D2P: How would you describe Skydio’s company culture?
AB: I think there’s a few things here. Our technology spans a lot of different disciplines. So, we have AI, autonomy, robotics, as well as large scale software systems that span embedded devices, mobile devices, and the cloud; and hardware engineering of many different flavors. Our hardware team brings together cutting edge thinking from consumer electronics, along with a lot of aerospace design principles.
And then, on the customer side, we’re in public safety and defense, and industrial applications, and creative content capture applications. So, the breadth of what we’re doing is enormous, and that’s reflected in our employee base. We have people with all kinds of different skills and interests, people that come from a lot of the industries that we’re selling into, and I think one of the things that we work really hard at, and is one of the keys to getting to where we are now, and is going to be really important for us going forward, is a super collaborative culture, where everybody is willing to bring what they’re expert in, into the conversation, and listen to what other folks have to say, and collaboratively figure out how to solve the problems that we’re working on.
D2P: What else do you look for in people that you’d like to bring onto your team?
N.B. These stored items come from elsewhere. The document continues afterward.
Source: an optimization exercise on an open RTL-to-GDS flow (aim: small area, a short achievable clock period and few clock cycles per item). Production flows keep margins and buffers that such runs may drop.
No activity file was given, so power comes from the tool's default toggle rates.

==> job 7966: inputs <==
==> flow/design.v <==
`timescale 1ns / 1ps
package ssc_pkg;
  localparam int ArgDigits = 4;
  localparam int StickW = 15;    
  localparam int AccumW = 14;    
  localparam int CountW = 17;    
  localparam int ChanW  = 12;    
  localparam logic [ChanW-1:0]    CenterReset   = 12'd1502;
  localparam logic [StickW-1:0]   FloorReset    = 15'd1700;
  localparam logic [StickW-1:0]   ThrottleReset = 15'd1100;
  localparam logic [AccumW-1:0]   AccumMax      = 14'd9999;
  localparam logic [CountW-1:0]   CountMax      = '1;
  localparam logic [9:0]  AdjustmentReset  = 10'd100;
  localparam logic [15:0] HoldLimitReset   = 16'd100;
  localparam logic [11:0] ArmThrottleReset = 12'd1100;
  localparam logic [7:0] ChArm    = 8'h61;   
  localparam logic [7:0] ChClear  = 8'h71;   
  localparam logic [7:0] ChCenter = 8'h73;   
  localparam logic [7:0] ChThr    = 8'h74;   
  localparam logic [7:0] ChRoll   = 8'h72;   
  localparam logic [7:0] ChPitch  = 8'h70;   
  localparam logic [7:0] ChFloor  = 8'h6D;   
  localparam logic [7:0] ChNorth  = 8'h78;   
  localparam logic [7:0] ChEast   = 8'h7A;   
  localparam logic [7:0] ChSouth  = 8'h79;   
  localparam logic [7:0] ChWest   = 8'h75;   
  localparam logic [7:0] ChSpace  = 8'h20;
  localparam logic [7:0] ChTab    = 8'h09;
  localparam logic [7:0] ChCr     = 8'h0D;
  localparam logic [7:0] ChPlus   = 8'h2B;
  localparam logic [7:0] ChMinus  = 8'h2D;
  localparam logic [7:0] ChZero   = 8'h30;
  localparam logic [7:0] ChNine   = 8'h39;
  localparam logic [1:0] RegAdjustment  = 2'd0;
  localparam logic [1:0] RegHoldLimit   = 2'd1;
  localparam logic [1:0] RegArmThrottle = 2'd2;
  localparam logic [1:0] PH_SKIP   = 2'd0;
  localparam logic [1:0] PH_DIGITS = 2'd1;
  localparam logic [1:0] PH_DONE   = 2'd2;
  localparam logic [1:0] TGT_THROTTLE = 2'd0;
  localparam logic [1:0] TGT_ROLL     = 2'd1;
  localparam logic [1:0] TGT_PITCH    = 2'd2;
  localparam logic [1:0] TGT_FLOOR    = 2'd3;
  typedef struct packed {
    logic [9:0]  adjustment;
    logic [15:0] hold_limit;
    logic [11:0] arm_throttle;
  } cfg_t;
endpackage
`timescale 1ns / 1ps
import ssc_pkg::*;
module ssc_arg_parse (
  input  logic [1:0]               phase,        
  input  logic                     negative,
  input  logic signed [StickW-1:0] sacc,         
  input  logic                     sacc_above,   
  input  logic signed [StickW-1:0] floor_thr,
  input  logic [7:0]               ch,
  output logic [1:0]               phase_nxt,
  output logic                     negative_nxt,
  output logic signed [StickW-1:0] value,        
  output logic                     above_floor   
);
  logic       is_digit;
  logic       is_white;
  logic       is_sign;
  logic       take;                             
  logic [3:0] digit;
  assign is_digit = (ch[7:4] == 4'h3) && ((ch[3:0] <= 4'd9));
  assign is_white = (ch == ChSpace) || ((ch >= ChTab) && (ch <= ChCr));
  assign is_sign  = (ch == ChPlus) || (ch == ChMinus);
  assign digit    = ch[3:0];
  assign take     = is_digit && (phase != PH_DONE);
  always_comb begin
    phase_nxt    = phase;
    negative_nxt = negative;
    case (phase)
      PH_SKIP: begin
        if (is_sign) begin
          negative_nxt = ch[2];                 
          phase_nxt    = PH_DIGITS;
        end else if (is_digit) begin
          phase_nxt = PH_DIGITS;
        end else if (!is_white) begin
          phase_nxt = PH_DONE;
        end
      end
      PH_DIGITS: if (!is_digit) phase_nxt = PH_DONE;
      default: ;
    endcase
  end
  localparam int HiW = StickW - 4;
  logic signed [StickW-1:0] s10;
  logic [HiW-1:0]           hi;
  logic [HiW-1:0]           ones_below, zeros_below;
  assign s10 = (sacc <<< 3) + (sacc <<< 1);
  assign hi  = s10[StickW-1:4];
  for (genvar i = 0; i < HiW; i++) begin : g_pre
    if (i == 0) begin : g_first
      assign ones_below[i]  = 1'b1;
      assign zeros_below[i] = 1'b1;
    end else begin : g_rest
      assign ones_below[i]  = &hi[i-1:0];
      assign zeros_below[i] = ~|hi[i-1:0];
    end
  end
  localparam int QW = 16;
  logic [QW-1:0] qa, qb, qc, qs, qk, q;
  logic [QW-5:0] qh;
  logic          q_neg, q_m1, q_z;
  assign qa = {sacc[StickW-1], sacc} << 3;
  assign qb = {sacc[StickW-1], sacc} << 1;
  assign qc = ~{floor_thr[StickW-1], floor_thr};
  assign qs = qa ^ qb ^ qc;
  assign qk = {(qa[QW-2:0] & qb[QW-2:0]) | (qa[QW-2:0] & qc[QW-2:0]) | (qb[QW-2:0] & qc[QW-2:0]), 1'b0};
  assign q  = qs + qk;
  assign qh    = q[QW-1:4];
  assign q_neg = qh[QW-5];
  assign q_m1  = &qh;
  assign q_z   = ~|qh;
  logic [3:0]     low_v, low_q;
  logic           up, down, q_up, q_down;
  logic [HiW-1:0] hi_sel;
  logic           sum_neg;
  assign low_v  = negative ? s10[3:0] - digit : s10[3:0] + digit;
  assign up     = !negative && (digit > ~s10[3:0]);
  assign down   =  negative && (digit >  s10[3:0]);
  assign hi_sel = hi ^ ({HiW{up}} & ones_below) ^ ({HiW{down}} & zeros_below);
  assign q_up   = !negative && (digit > ~q[3:0]);
  assign q_down =  negative && (digit >  q[3:0]);
  always_comb begin
    if (q_up)        sum_neg = q_neg && !q_m1;    
    else if (q_down) sum_neg = q_neg || q_z;      
    else             sum_neg = q_neg;
  end
  assign value       = take ? signed'({hi_sel, low_v}) : sacc;
  assign above_floor = take ? !sum_neg : sacc_above;
endmodule
`timescale 1ns / 1ps
import ssc_pkg::*;
module ssc_tick (
  input  logic [ChanW-1:0]         center_pitch,
  input  logic [ChanW-1:0]         center_roll,
  input  logic [3:0]               dir_flags,
  input  logic [CountW-1:0]        hold_count,
  input  ssc_pkg::cfg_t            cfg,
  output logic signed [StickW-1:0] pitch,
  output logic signed [StickW-1:0] roll,
  output logic [3:0]               dir_flags_nxt,
  output logic [CountW-1:0]        hold_count_nxt
);
  logic expired;
  logic [StickW-1:0] adj_p, adj_r;
  logic              sub_p, sub_r;
  assign sub_p = dir_flags[0] && !dir_flags[2];
  assign sub_r = dir_flags[1] && !dir_flags[3];
  assign adj_p = ((dir_flags[2] ^ dir_flags[0]) ? StickW'(cfg.adjustment) : '0) ^ {StickW{sub_p}};
  assign adj_r = ((dir_flags[3] ^ dir_flags[1]) ? StickW'(cfg.adjustment) : '0) ^ {StickW{sub_r}};
  assign pitch = StickW'(center_pitch) + adj_p + StickW'(sub_p);
  assign roll  = StickW'(center_roll)  + adj_r + StickW'(sub_r);
  assign expired = hold_count > CountW'(cfg.hold_limit);
  assign dir_flags_nxt  = expired ? 4'd0 : dir_flags;
  assign hold_count_nxt = expired ? CountW'(1) : hold_count + 1'b1;
endmodule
AB: We’ve had a tremendous amount of success with folks that, essentially, have that combination of hunger and drive, willingness to learn and try new things, and inherent curiosity. I think that those qualities span a bunch of different ranges and experiences. We’ve had folks that we’ve hired right out of undergrad who’ve been phenomenal and have learned a ton with the company and are now making core key contributions. And we’ve also had success with people who are very experienced, and have come with years, decades of experience, oftentimes in other industries, but come in with a curiosity and figure out how to apply their previous experience in other industries to what we’re doing at Skydio.
D2P: How do you see further developments in technology—whether they’re in AI, or quantum computing, or advanced wireless systems—impacting technology hardware design in the future?
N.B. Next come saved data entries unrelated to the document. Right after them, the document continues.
Background: an optimization exercise with open tools, aiming at small area. Do not read the settings as production practice.
In this exercise RTL edits were held to simulation tests only and were not proved equivalent to the original.
No activity file was given, so power comes from the tool's default toggle rates.

==> 09-20: inputs <==
==> flow/design.v <==
package cnn_io_pkg;
  localparam int DATA_W     = 16;
  localparam int NUM_PIXELS = 64;
  localparam int FRAME_W    = DATA_W * NUM_PIXELS;
  localparam int PIX_CNT_W  = $clog2(NUM_PIXELS);
  typedef enum logic [1:0] {IDLE, START, WAIT_DONE} state_t;
  function automatic int pix_lo(input int k);
    pix_lo = FRAME_W - (k + 1) * DATA_W;
  endfunction
endpackage
import cnn_io_pkg::*;
module cnn_frame_fill
(
  input  logic               clk,
  input  logic               rst_n,
  input  logic [DATA_W-1:0]  s_data,
  input  logic               s_valid,
  input  logic               s_last,
  input  logic               take,
  output logic               s_ready,
  output logic               fill_full,
  output logic [FRAME_W-1:0] fill_data,
  output logic               err_pulse
);
  logic [PIX_CNT_W-1:0] cnt_reg;
  logic                 full_reg;
  logic                 accept;
  logic                 at_end;
  logic                 shift_reg;
  logic                 keep_reg;
  logic [FRAME_W-1:0]   buf_reg;
  assign s_ready   = rst_n && !full_reg;
  assign accept    = s_valid && s_ready;
  assign at_end    = (cnt_reg == PIX_CNT_W'(NUM_PIXELS - 1));
  assign err_pulse = accept && (at_end ? !s_last : s_last);
  assign fill_full = full_reg;
  assign fill_data = buf_reg;
  always_ff @(posedge clk or negedge rst_n) begin
    if (!rst_n) begin
      cnt_reg  <= '0;
      full_reg <= 1'b0;
    end else begin
      if (take)
        full_reg <= 1'b0;
      if (accept) begin
        if (at_end) begin
          cnt_reg  <= '0;
          full_reg <= 1'b1;
        end else if (s_last) begin
          cnt_reg <= '0;
        end else begin
          cnt_reg <= cnt_reg + 1'b1;
        end
      end
    end
  end
  always_ff @(posedge clk) begin
    shift_reg <= accept && !at_end;
    keep_reg  <= !(accept && !at_end);
    if (accept)
      buf_reg[DATA_W-1:0] <= s_data;
    buf_reg[FRAME_W-1:DATA_W] <= ({(FRAME_W-DATA_W){shift_reg}} & buf_reg[FRAME_W-DATA_W-1:0])
                               | ({(FRAME_W-DATA_W){keep_reg}}  & buf_reg[FRAME_W-1:DATA_W]);
  end
endmodule
import cnn_io_pkg::*;
module cnn_input_loader
#(
  parameter int CNT_W = 16
) (
  input  logic               ap_clk,
  input  logic               ap_rst_n,
  input  logic [DATA_W-1:0]  s_data,
  input  logic               s_valid,
  output logic               s_ready,
  input  logic               s_last,
  input  logic               err_clr,
  output logic               ap_start,
  input  logic               ap_ready,
  input  logic               ap_done,
  output logic [FRAME_W-1:0] conv2d_1_input_V,
  output logic               conv2d_1_input_V_ap_vld,
  output logic               busy,
  output logic [CNT_W-1:0]   frame_count,
  output logic               frame_err
);
  logic               fill_full;
  logic               err_pulse;
  logic [FRAME_W-1:0] fill_data;
  logic               transfer;
  logic               rel_hold;
  logic [FRAME_W-1:0] hold_reg;
  logic               hold_valid_reg;
  logic               start_reg;
  logic               wait_reg;
  logic               err_reg;
  logic [CNT_W-1:0]   count_reg;
  logic               load_reg;
  logic               keep_reg;
  cnn_frame_fill u_fill (
    .clk       (ap_clk),
    .rst_n     (ap_rst_n),
    .s_data    (s_data),
    .s_valid   (s_valid),
    .s_last    (s_last),
    .take      (transfer),
    .s_ready   (s_ready),
    .fill_full (fill_full),
    .fill_data (fill_data),
    .err_pulse (err_pulse)
  );
  assign rel_hold = (start_reg && ap_ready && ap_done) || (wait_reg && ap_done);
  assign transfer = fill_full && (!hold_valid_reg || rel_hold);
  always_ff @(posedge ap_clk or negedge ap_rst_n) begin
    if (!ap_rst_n) begin
      start_reg      <= 1'b0;
      wait_reg       <= 1'b0;
      hold_valid_reg <= 1'b0;
      count_reg      <= '0;
      err_reg        <= 1'b0;
    end else begin
      start_reg <= start_reg ? !ap_ready : (!wait_reg && hold_valid_reg);
      wait_reg  <= start_reg ? (ap_ready && !ap_done) : (wait_reg && !ap_done);
      if (transfer)
        hold_valid_reg <= 1'b1;
      else if (rel_hold)
        hold_valid_reg <= 1'b0;
      if (rel_hold)
        count_reg <= count_reg + 1'b1;
      if (err_pulse)
        err_reg <= 1'b1;
      else if (err_clr)
        err_reg <= 1'b0;
    end
  end
  always_ff @(posedge ap_clk) begin
    load_reg <= transfer;
    keep_reg <= !transfer;
    hold_reg <= ({FRAME_W{load_reg}} & fill_data) | ({FRAME_W{keep_reg}} & hold_reg);
  end
  assign ap_start                = start_reg;
  assign conv2d_1_input_V_ap_vld = start_reg;
  assign conv2d_1_input_V        = hold_reg;
  assign busy                    = hold_valid_reg;
  assign frame_count             = count_reg;
  assign frame_err               = err_reg;
endmodule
AB: I think that we’re at the beginning of a really exciting period in embedded AI devices. And probably the thing that is most impactful, which really hasn’t come to fruition yet is silicon, designed specifically for AI and machine learning, reaching maturity in embedded devices.
We’re seeing early examples of this in the cloud. Google has a processor that they developed in house that they call the TPU, the Tensor Processing Unit, which gives them enormous efficiency wins for training and doing inference on machine learning models in the cloud. That’s kind of an early proof point—it’s not deployed at scale yet.
There’s a lot of innovation happening, trying to bring that kind of technology to embedded devices. And I think that we’re going to see that wave start to break over the next couple of years. It’s coming from the big chipmakers, as well as a bunch of startups, and that’s going to be profoundly impactful. That’s like an order of magnitude increase in the compute power, oftentimes accompanied by an order of magnitude decrease in the amount of power you’re using.
So, it’s a really significant thing that I think will be probably beyond even the progress that we saw in the heyday of the PC, where CPUs were just reliably doubling year over year. We’re at the beginning of a pretty exciting period for deep learning specific hardware, which I think will be very impactful.
So that’s a big one. All the work that’s going into electric vehicles is also paying off for drones, in battery technology getting better and more efficient. I think that’s one where we’re not likely to see a discrete step change, but just continued progress that makes them lighter and fly longer, which is useful and can open up more possibilities for customers.
Probably the last one, which I think is also on the near horizon, is persistent connectivity through, first, LTE, and then 5G and beyond, which is another really sort of key piece for getting the most utility out of these things.